The performance regression odyssey

time to read 4 min | 660 words

image (2)We care a lot about the performance of RavenDB.

Aside from putting a lot of time an effort into ensuring that RavenDB uses optimal code, we also have a monitoring system in place to alert us if we can observe a performance degradation. Usually those are fairly subtle issues, but we got an alert on the following scenario. As you can see, we are seeing a big degradation of this test.

The actual test in question is doing a low level manipulation of Voron (RavenDB’s storage engine), and as such, stand at the core of our performance hotspots to watch for.

Looking at the commits around that time frame, we quickly narrow the fault down to the following changes:

image

A really important observation here, however, is that this method is not called in the test.
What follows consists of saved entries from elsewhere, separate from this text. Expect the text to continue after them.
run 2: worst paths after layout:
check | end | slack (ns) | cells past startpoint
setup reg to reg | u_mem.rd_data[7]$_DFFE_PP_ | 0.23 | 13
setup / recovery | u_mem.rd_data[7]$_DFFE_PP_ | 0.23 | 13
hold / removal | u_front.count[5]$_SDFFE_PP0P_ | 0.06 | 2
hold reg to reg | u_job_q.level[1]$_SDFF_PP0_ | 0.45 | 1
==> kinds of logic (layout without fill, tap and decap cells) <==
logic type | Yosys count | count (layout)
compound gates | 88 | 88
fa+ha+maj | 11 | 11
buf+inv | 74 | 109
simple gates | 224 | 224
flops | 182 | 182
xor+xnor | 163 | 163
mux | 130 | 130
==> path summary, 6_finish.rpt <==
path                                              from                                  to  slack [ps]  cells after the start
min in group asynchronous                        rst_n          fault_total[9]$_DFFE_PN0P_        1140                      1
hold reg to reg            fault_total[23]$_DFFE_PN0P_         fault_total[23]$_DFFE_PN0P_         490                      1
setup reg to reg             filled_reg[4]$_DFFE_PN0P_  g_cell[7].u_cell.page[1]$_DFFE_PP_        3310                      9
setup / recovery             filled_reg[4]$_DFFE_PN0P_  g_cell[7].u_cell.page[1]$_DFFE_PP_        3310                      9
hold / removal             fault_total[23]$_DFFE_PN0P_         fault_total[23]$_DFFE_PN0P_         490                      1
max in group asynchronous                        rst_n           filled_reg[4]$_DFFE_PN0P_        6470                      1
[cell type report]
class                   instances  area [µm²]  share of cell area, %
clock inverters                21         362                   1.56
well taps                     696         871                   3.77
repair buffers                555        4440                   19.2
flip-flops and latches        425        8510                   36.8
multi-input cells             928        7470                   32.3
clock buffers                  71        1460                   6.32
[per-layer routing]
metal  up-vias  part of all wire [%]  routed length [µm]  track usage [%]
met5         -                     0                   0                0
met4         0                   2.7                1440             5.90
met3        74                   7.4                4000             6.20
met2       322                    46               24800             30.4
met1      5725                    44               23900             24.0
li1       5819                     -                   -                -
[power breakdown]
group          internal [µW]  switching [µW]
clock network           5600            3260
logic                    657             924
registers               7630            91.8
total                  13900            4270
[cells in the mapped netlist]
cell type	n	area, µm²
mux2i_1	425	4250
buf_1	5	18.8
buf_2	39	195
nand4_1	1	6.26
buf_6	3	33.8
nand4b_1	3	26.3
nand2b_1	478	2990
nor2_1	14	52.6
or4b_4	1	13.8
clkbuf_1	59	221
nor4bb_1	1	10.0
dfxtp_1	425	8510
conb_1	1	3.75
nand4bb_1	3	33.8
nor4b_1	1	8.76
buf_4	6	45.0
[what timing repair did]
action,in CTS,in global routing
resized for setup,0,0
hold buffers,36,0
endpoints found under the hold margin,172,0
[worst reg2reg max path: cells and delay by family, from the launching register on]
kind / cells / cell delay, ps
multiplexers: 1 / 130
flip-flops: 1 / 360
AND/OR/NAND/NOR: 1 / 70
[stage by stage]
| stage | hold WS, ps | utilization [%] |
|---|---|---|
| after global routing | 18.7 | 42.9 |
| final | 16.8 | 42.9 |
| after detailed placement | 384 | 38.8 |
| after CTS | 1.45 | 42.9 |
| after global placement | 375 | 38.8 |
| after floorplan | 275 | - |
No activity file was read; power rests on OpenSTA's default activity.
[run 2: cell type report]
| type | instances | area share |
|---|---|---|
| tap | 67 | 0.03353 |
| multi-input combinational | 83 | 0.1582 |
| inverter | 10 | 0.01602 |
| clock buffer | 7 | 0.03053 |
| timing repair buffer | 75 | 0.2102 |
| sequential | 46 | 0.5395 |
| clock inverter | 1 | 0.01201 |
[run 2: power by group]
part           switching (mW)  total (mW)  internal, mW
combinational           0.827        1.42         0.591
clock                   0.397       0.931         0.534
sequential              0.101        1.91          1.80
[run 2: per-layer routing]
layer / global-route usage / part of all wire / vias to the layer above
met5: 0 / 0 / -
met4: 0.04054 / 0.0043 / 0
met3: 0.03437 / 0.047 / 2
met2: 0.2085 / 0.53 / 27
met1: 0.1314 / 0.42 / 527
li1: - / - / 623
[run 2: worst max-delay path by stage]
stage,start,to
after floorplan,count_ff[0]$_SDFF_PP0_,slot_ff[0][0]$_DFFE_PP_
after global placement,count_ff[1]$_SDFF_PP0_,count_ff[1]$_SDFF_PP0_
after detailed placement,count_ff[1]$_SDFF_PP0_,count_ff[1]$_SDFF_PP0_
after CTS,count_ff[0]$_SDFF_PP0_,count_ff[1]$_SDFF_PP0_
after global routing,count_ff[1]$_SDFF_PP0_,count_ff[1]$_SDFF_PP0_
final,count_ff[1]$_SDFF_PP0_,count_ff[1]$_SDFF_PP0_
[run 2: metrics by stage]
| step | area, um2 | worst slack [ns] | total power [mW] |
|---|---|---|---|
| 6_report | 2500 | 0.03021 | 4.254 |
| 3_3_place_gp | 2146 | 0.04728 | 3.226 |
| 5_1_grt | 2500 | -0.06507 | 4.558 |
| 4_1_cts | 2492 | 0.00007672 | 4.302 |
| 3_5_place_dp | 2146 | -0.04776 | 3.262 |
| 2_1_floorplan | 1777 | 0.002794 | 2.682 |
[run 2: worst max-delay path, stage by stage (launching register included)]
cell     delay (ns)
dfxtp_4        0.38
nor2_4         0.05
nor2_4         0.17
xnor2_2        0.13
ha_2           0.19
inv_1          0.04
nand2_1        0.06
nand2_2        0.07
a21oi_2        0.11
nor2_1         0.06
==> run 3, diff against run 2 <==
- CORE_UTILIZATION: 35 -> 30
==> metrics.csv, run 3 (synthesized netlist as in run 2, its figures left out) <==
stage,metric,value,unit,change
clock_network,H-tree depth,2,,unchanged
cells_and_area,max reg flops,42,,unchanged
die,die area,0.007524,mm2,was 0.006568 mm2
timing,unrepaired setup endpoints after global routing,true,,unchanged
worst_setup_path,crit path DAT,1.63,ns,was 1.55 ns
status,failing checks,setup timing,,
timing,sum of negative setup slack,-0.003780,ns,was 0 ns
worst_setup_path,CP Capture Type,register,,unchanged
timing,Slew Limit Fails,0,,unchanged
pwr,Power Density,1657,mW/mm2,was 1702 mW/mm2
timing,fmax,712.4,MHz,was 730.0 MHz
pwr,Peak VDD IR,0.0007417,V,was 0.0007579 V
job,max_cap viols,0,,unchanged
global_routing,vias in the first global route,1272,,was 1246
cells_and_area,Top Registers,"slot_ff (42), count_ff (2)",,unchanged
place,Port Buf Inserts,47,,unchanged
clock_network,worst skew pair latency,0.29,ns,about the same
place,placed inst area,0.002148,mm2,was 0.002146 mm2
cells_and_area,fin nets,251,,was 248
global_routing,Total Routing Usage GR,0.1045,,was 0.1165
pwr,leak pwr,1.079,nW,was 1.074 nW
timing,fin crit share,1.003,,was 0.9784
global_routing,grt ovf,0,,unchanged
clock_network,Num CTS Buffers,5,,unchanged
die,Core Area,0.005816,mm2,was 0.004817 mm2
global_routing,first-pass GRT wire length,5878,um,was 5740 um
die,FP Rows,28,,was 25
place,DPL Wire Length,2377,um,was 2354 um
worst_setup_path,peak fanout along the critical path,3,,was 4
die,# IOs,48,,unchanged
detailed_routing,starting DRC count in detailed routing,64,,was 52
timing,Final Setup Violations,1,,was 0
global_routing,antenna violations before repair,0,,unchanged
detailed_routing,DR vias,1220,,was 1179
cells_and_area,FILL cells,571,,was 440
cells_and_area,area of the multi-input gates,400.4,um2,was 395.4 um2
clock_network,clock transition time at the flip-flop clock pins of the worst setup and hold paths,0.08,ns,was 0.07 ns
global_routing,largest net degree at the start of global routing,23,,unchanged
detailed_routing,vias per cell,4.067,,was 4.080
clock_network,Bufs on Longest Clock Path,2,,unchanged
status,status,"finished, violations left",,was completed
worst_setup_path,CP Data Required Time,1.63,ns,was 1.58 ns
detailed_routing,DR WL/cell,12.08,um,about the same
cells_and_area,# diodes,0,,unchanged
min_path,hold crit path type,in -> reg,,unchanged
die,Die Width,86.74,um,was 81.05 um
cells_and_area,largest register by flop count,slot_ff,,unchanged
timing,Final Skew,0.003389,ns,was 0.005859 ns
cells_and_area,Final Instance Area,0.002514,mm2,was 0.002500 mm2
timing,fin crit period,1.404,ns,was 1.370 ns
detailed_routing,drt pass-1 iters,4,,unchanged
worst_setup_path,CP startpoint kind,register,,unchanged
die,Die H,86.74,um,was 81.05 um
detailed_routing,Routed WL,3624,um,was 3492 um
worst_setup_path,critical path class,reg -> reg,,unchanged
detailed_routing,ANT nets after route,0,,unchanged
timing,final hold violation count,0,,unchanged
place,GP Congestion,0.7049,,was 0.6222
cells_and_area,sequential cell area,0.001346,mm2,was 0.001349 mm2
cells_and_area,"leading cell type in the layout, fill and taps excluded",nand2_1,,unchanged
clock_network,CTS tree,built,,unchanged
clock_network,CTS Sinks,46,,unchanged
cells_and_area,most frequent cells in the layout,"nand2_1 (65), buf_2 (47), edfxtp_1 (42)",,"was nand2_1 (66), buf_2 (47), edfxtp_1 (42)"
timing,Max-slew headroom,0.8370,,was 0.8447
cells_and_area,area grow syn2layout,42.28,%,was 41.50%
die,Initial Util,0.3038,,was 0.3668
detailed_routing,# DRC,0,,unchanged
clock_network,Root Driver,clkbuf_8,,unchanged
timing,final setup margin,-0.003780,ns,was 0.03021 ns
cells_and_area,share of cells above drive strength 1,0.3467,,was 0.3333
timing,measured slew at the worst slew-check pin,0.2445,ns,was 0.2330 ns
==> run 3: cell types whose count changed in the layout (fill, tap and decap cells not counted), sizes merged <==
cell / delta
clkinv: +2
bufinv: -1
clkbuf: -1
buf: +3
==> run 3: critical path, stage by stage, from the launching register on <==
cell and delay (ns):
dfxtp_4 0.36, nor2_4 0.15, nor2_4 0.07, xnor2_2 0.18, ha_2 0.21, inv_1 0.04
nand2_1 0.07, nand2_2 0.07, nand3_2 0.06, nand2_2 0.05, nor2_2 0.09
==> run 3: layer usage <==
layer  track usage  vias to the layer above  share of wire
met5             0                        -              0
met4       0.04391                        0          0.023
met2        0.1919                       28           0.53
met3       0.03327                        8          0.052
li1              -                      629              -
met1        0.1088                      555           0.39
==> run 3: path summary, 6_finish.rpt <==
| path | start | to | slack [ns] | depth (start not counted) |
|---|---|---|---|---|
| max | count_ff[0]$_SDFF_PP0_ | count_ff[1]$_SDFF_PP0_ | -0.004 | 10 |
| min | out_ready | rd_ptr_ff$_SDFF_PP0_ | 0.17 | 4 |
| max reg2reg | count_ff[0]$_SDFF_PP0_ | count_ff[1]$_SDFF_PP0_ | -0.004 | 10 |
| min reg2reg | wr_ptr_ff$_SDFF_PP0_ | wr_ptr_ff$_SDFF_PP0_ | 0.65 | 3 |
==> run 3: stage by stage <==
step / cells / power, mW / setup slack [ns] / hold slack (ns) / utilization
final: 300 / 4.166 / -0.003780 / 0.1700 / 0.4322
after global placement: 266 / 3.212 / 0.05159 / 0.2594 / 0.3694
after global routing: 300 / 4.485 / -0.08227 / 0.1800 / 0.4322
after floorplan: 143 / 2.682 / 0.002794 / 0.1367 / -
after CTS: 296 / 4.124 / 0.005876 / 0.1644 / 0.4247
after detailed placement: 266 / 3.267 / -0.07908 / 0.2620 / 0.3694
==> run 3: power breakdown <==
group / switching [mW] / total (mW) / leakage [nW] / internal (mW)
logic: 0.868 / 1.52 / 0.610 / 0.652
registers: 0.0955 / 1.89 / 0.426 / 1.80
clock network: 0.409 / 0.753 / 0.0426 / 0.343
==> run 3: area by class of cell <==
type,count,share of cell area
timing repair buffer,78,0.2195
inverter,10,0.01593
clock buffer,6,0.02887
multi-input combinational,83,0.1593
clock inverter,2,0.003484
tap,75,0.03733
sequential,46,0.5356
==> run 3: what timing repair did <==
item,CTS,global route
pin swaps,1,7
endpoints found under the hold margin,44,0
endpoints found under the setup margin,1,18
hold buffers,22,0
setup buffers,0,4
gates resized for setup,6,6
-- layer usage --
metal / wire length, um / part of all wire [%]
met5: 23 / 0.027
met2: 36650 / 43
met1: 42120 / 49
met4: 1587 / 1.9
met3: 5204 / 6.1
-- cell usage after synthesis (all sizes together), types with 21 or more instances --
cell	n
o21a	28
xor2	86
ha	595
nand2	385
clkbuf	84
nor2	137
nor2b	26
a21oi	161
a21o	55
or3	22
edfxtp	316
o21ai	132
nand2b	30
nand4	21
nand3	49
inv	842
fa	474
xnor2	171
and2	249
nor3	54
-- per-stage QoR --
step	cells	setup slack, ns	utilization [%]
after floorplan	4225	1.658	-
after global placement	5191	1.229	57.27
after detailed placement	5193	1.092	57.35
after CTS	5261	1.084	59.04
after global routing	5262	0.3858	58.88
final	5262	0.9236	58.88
File: src/hw/rtl/hvd_pkg.sv
`default_nettype none
package hvd_pkg;

	localparam int FRAC_BITS_DEF = 23;
	localparam int CORDIC_STEPS = 41;
	localparam int ZW = 44;
	localparam int CW = 32;
	localparam int SQ_W = 61;
	localparam int SQ_STEPS = 31;
	localparam int DIV_STAGES = 2;
	localparam int DEG_XW = 48;
	localparam int LATENCY = 5 + DIV_STAGES + 1 + CORDIC_STEPS + 1 + 4 + SQ_STEPS
		+ CORDIC_STEPS + 2;
	localparam logic [63:0] PI_Q60 = 64'h3243F6A8885A308D;
	localparam logic [23:0] TWO_R_M = 24'd12742000;

	typedef struct packed {
		logic want_cos;
		logic neg;
	} rot_tag_t;

	function automatic logic [63:0] isqrt64(input logic [63:0] num_in);
		logic [63:0] num;
		logic [63:0] res;
		logic [63:0] b;
		num = num_in;
		res = 64'd0;
		b = 64'd1 << 62;
		while (b > num) b = b >> 2;
		while (b != 64'd0) begin
			if (num >= res + b) begin
				num = num - (res + b);
				res = (res >> 1) + b;
			end else begin
				res = res >> 1;
			end
			b = b >> 2;
		end
		return res;
	endfunction

	// long division, remainder in the upper half, quotient in the lower
	function automatic logic [127:0] udivmod64(input logic [63:0] n, input logic [63:0] d);
		logic [63:0] q;
		logic [64:0] r;
		int i;
		q = 64'd0;
		r = 65'd0;
		for (i = 63; i >= 0; i--) begin
			r = {r[63:0], n[i]};
			if (r >= {1'b0, d}) begin
				r = r - {1'b0, d};
				q[i] = 1'b1;
			end
		end
		return {r[63:0], q};
	endfunction

	// arctan(2^-i) in q40, from the series in q62
	function automatic logic [63:0] atan_q40(input int unsigned i);
		logic [63:0] sum;
		logic [63:0] term;
		logic [127:0] qr;
		int unsigned k;
		sum = 64'd0;
		if (i == 0) begin
			sum = PI_Q60;
		end else begin
			for (k = 0; i * (2 * k + 1) <= 62; k++) begin
				qr = udivmod64(64'd1 << (62 - i * (2 * k + 1)), 64'(2 * k + 1));
				term = qr[63:0];
				if (k[0]) sum = sum - term;
				else sum = sum + term;
			end
		end
		return (sum + (64'd1 << 21)) >> 22;
	endfunction

	function automatic logic [63:0] inv_gain_q40();
		logic [63:0] g;
		logic [63:0] sg;
		logic [63:0] q;
		logic [63:0] r;
		logic [127:0] qr;
		int unsigned i;
		g = 64'd1 << 63;
		for (i = 1; 2 * i <= 62 && i < CORDIC_STEPS; i++) g = g + (g >> (2 * i));
		sg = isqrt64(g);
		qr = udivmod64(64'd1 << 63, sg);
		q = qr[63:0];
		r = qr[127:64];
		qr = udivmod64((r << 8) + (sg >> 1), sg);
		return (q << 8) + qr[63:0];
	endfunction

	localparam logic [63:0] INV_GAIN_Q40 = inv_gain_q40();

endpackage
`default_nettype wire

File: src/hw/rtl/hvd_vec_cell.sv
`default_nettype none
module hvd_vec_cell #(
	parameter int STEP = 0
) (
	input  wire logic                            clk,
	input  wire logic signed [hvd_pkg::ZW-1:0]   x_in,
	input  wire logic signed [hvd_pkg::ZW-1:0]   y_in,
	input  wire logic signed [hvd_pkg::ZW-1:0]   z_in,
	output logic signed [hvd_pkg::ZW-1:0]        x_q,
	output logic signed [hvd_pkg::ZW-1:0]        y_q,
	output logic signed [hvd_pkg::ZW-1:0]        z_q
);
	localparam int ZW = hvd_pkg::ZW;
	localparam logic signed [ZW-1:0] ATAN = ZW'(hvd_pkg::atan_q40(STEP));

	// drive y toward zero, accumulate the angle
	always_ff @(posedge clk) begin
		if (y_in > 0) begin
			x_q <= x_in + (y_in >>> STEP);
			y_q <= y_in - (x_in >>> STEP);
			z_q <= z_in + ATAN;
		end else begin
			x_q <= x_in - (y_in >>> STEP);
			y_q <= y_in + (x_in >>> STEP);
			z_q <= z_in - ATAN;
		end
	end
endmodule
`default_nettype wire

File: config.mk
export PLATFORM = sky130hd
export DESIGN_NAME = hvd_vec_cell
export DESIGN_NICKNAME = d
export VERILOG_FILES = /design/src/hw/rtl/hvd_pkg.sv /design/src/hw/rtl/hvd_vec_cell.sv
export SDC_FILE = /design/constraint.sdc
export NUM_CORES = 1
export LEC_CHECK = 0
export ABC_AREA = 1
export BUFFER_PORTS_ARGS = -buffer_cell sky130_fd_sc_hd__buf_2
export CAP_MARGIN = 20
export CORE_MARGIN = 3
export CORE_UTILIZATION = 60
export CTS_CLUSTER_DIAMETER = 200
export DETAILED_ROUTE_END_ITERATION = 16
export GPL_ROUTABILITY_DRIVEN = 0
export PLACE_DENSITY = 0.84
export SLEW_MARGIN = 20
export SYNTH_ARGS = -nofsm -noshare
export SYNTH_HDL_FRONTEND = slang
export SYNTH_SLANG_ARGS = --single-unit
File: constraint.sdc
create_clock -name clk -period 3.7 [get_ports clk]
set_input_delay 0.37 -clock clk [delete_from_list [all_inputs] [get_ports clk]]
set_output_delay 0.37 -clock clk [all_outputs]
set_load 0.05 [all_outputs]
==> flow_summary.json <==
{
  "status": "finished clean",
  "async_flop_share_pct": 0,
  "use_met3_pct": 8.28,
  "post_synth_and_or_nand_nor_area_fraction_pct": 43.3,
  "path_buf_inv": 2,
  "rsz0062_at_grt": "no",
  "clock_sinks": 131,
  "synth_edf_count": 0,
  "vias_per_cell": 5.79,
  "top_usage_layer": "met2",
  "antennaDiodeCount": 0,
  "min_delay_path_depth": 2,
  "ys_types": 45,
  "yosysTopAreaCellShare_pct": 23.6,
  "finalHoldViolations": 0,
  "grt_pass1_wl_um": 96700,
  "layout_min_cycle_time_ns": 3.51,
  "synthTopCellsByArea": "nand2_1 24%, dfxtp_1 15%, ha_1 13%",
  "synth_top_family_by_area": "simple AND/OR/NAND/NOR gates",
  "layout-drive-gt1-share_pct": 12.2,
  "cp.arrival_ns": 3.84,
  "crit_start": "y_in[29]",
  "path_cells": "buf_2 > nor4_1 > nand2_1 > nor2_1 > nand2_1 > nand2_4 > buf_4 > ha_1 > nand2_1 > nand3_1 > nand2_1 > nand2_1 > nand4_1 > nand3_1 > nand2_1 > nand2_1 > nand2_1 > nand2_1",
  "wl_um": 63200,
  "track_usage_pct": 39.4,
  "layout_worst_path_cycle_share_pct": 94.8,
  "synth_nets": 3352,
  "syn-cell-area_um2": 17000,
  "synth-adder-area-share_pct": 13.0,
  "endpoint_kind": "flip-flop",
  "num_rows": 61,
  "dr.pass1.iters": 8,
  "avgSynthCellArea_um2": 5.59,
  "power_density_nw_per_um2": 391,
  "max-cap-violations": 0,
  "leakagePower_nw": 11.0,
  "ys_ff_latch": 131,
  "min_from": "z_in[0]",
  "vias": 21200,
  "die_h_um": 174,
  "use_met1_pct": 47.6,
  "critical_path.max_stage_delay_ns": 0.41,
  "start_kind": "input port",
  "slew_viol_final": 0,
  "cts_buffers": 17,
  "grt_pass1_vias": 19400,
  "fillers": 2536,
  "antenna_found_initial": 0,
  "place_hpwl_um": 50900,
  "grt_max_degree": 90,
  "synth_seq_area_share_pct": 15.4,
  "yosys_most_used_dff": "dfxtp_1",
  "cpMaxStageDelayCell": "nor4_1",
  "drt-wirelength-per-cell_um": 17.3,
  "ios": 265,
  "synth_xor_area_share_pct": 3.34,
  "cts_max_level": 4,
  "dieArea_um2": 30400,
  "tightestPinTransition_ns": 1.10,
  "gr-usage-met2_pct": 62.9,
  "synth.mux.area_fraction_pct": 0,
  "overflow": 0,
  "final-setup-viol-count": 0,
  "floorplan.initialDensity_pct": 61.1,
  "postCtsSetupBuffers": 0,
  "synth_compound_area_share_pct": 10.8,
  "cts_resized": 0,
  "critical_path_class": "in2reg",
  "vdd_drop_max_mv": 0.240,
  "critPathMaxFanout": 27,
  "setup-tns-final_ns": 0,
  "slew-limit-headroom_pct": 26.6,
  "cp_top_family": "simple AND/OR/NAND/NOR gates",
  "cts_tree": "built",
  "hold_buffers": 0,
  "clock.fmax_ghz": 0.285,
  "final_nets": 3578,
  "core_um2": 27900,
  "ant_nets": 0,
  "min_path_type": "in2reg",
  "root_buffer": "clkbuf_16",
  "cts.reportedPaths.clkPinSlew_ns": 0.07,
  "clock_path_buffers": 2,
  "drc": 0,
  "cp_common_cell": "nand2_1",
  "hold_ws_ns": 0.179,
  "critical_path_depth": 18,
  "synthCells": 3044,
  "worstPathRequired_ns": 4.04,
  "die_x_um": 174,
  "drt_iter0_markers": 3009,
  "ys.warnings.count": 0,
  "area_growth_pct": 11.7,
  "io_buffers": 264,
  "yosys.area.top_type": "nand2_1"
}
## metrics by stage
stage | utilization, % | cells | setup slack (ns) | cell area, um^2 | total power [mW]
after floorplan | - | 3044 | 0.747 | 17000 | 4.53
after global placement | 66.1 | 3629 | 0.0609 | 18400 | 5.42
after detailed placement | 66.1 | 3629 | 0.00521 | 18400 | 5.48
after CTS | 68.2 | 3661 | 0.420 | 19000 | 7.30
after global routing | 68.2 | 3661 | 0.0565 | 19000 | 7.73
final | 68.2 | 3661 | 0.192 | 19000 | 7.43
## where the power goes
part           switching, mW  total (mW)  leakage (nW)  internal, mW
Sequential            0.0773        1.77          1.11          1.69
Clock                  0.832        1.85         0.282          1.02
Combinational           2.86        3.82          9.64         0.960
## final timing paths
check / end / slack (ns)
worst min-delay path: z_q[0] / 0.18
worst max-delay path: z_q[37] / 0.19
## layer usage
layer | vias to the layer above | part of all wire [%]
met2 | 1679 | 43
met1 | 9230 | 36
met4 | 0 | 7.9
met3 | 401 | 14
li1 | 9893 | -
met5 | - | 0
## area by class of cell
cell class                      instances  area, um^2  share of cell area, %
Multi-Input combinational cell       2327       12000                   63.1
Tap cell                              378         473                   2.49
Clock inverter                         14         166                  0.875
Clock buffer                           18         429                   2.26
Sequential cell                       131        2620                   13.8
Inverter                              524        1970                   10.4
Timing Repair Buffer                  269        1360                   7.15
## logic make-up after synthesis
kind of cell | after synthesis
buffers and inverters | 586
XOR/XNOR | 65
flip-flops | 131
AO/OA/AOI/OAI | 327
AND/OR/NAND/NOR | 1760
adder cells (fa/ha/maj) | 175
## cell usage in the layout, fill, tap and decap left out, types with 37 or more instances in the layout
cell type / instances
ha_1: 171
xor2_1: 60
buf_2: 264
a21oi_1: 160
nor2_2: 37
inv_1: 514
nand3_1: 250
nand4_1: 41
dfxtp_1: 131
nor2_1: 286
nand2_1: 1069
o21ai_0: 90
## synth_stat cells (37+ instances only)
cell	instances
ha_1	171
nor2_2	37
nand4_1	41
xor2_1	60
nor2_1	286
o21ai_0	90
inv_1	514
nand3_1	250
dfxtp_1	131
nand2_1	1070
a21oi_1	160
## sequential cells by signal, indices dropped and copies added (netlist names)
signal and count:
y_q 43, x_q 44, z_q 44
(Power assumes the default switching activity.)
So we were looking at whatever this change caused a regression in code generation. I couldn’t believe that this is the case, to be honest.

Indeed, looking at the generated assembly, there was no difference between the two versions. But something cause the performance to degrade significantly enough for this test that it raised all sorts of alarm bells.

We started looking into a lot of details about the system, the usual things like checking for thermal throttling, etc.

We struck gold on this command: sudo smartctl --all /dev/nvme0n1

Take a look at the results:

    SMART overall-health self-assessment test result: FAILED!
    - NVM subsystem reliability has been degraded
    SMART/Health Information (NVMe Log 0x02, NSID 0x1)
    Critical Warning:                   0x04
    Temperature:                        35 Celsius
    Available Spare:                    100%
    Available Spare Threshold:          10%
    Percentage Used:                    115%
    Data Units Read:                    462,613,897 [236 TB]
    Data Units Written:                 2,100,668,468 [1.07 PB]
    Host Read Commands:                 10,355,495,581
    Host Write Commands:                9,695,954,131
    Controller Busy Time:               70,777

In other words, the disk is literally crying at us. This tells us that the drive has been in action for ~50 days of actual activity and that it has gone beyond is design specs.

In particular, you can see that we wrote over a petabyte of data to the disk as part of our test case executions. This is a 500GB drive, which means that we fill it to capacity over 2,000 times before we hit this issue.

Once we hit this capacity (Percentage Used is > 100%), the drive needs to do a lot more work, so we are seeing longer test times.

First time that I closed a bug by sending a PO to get new hardware, I got to admit.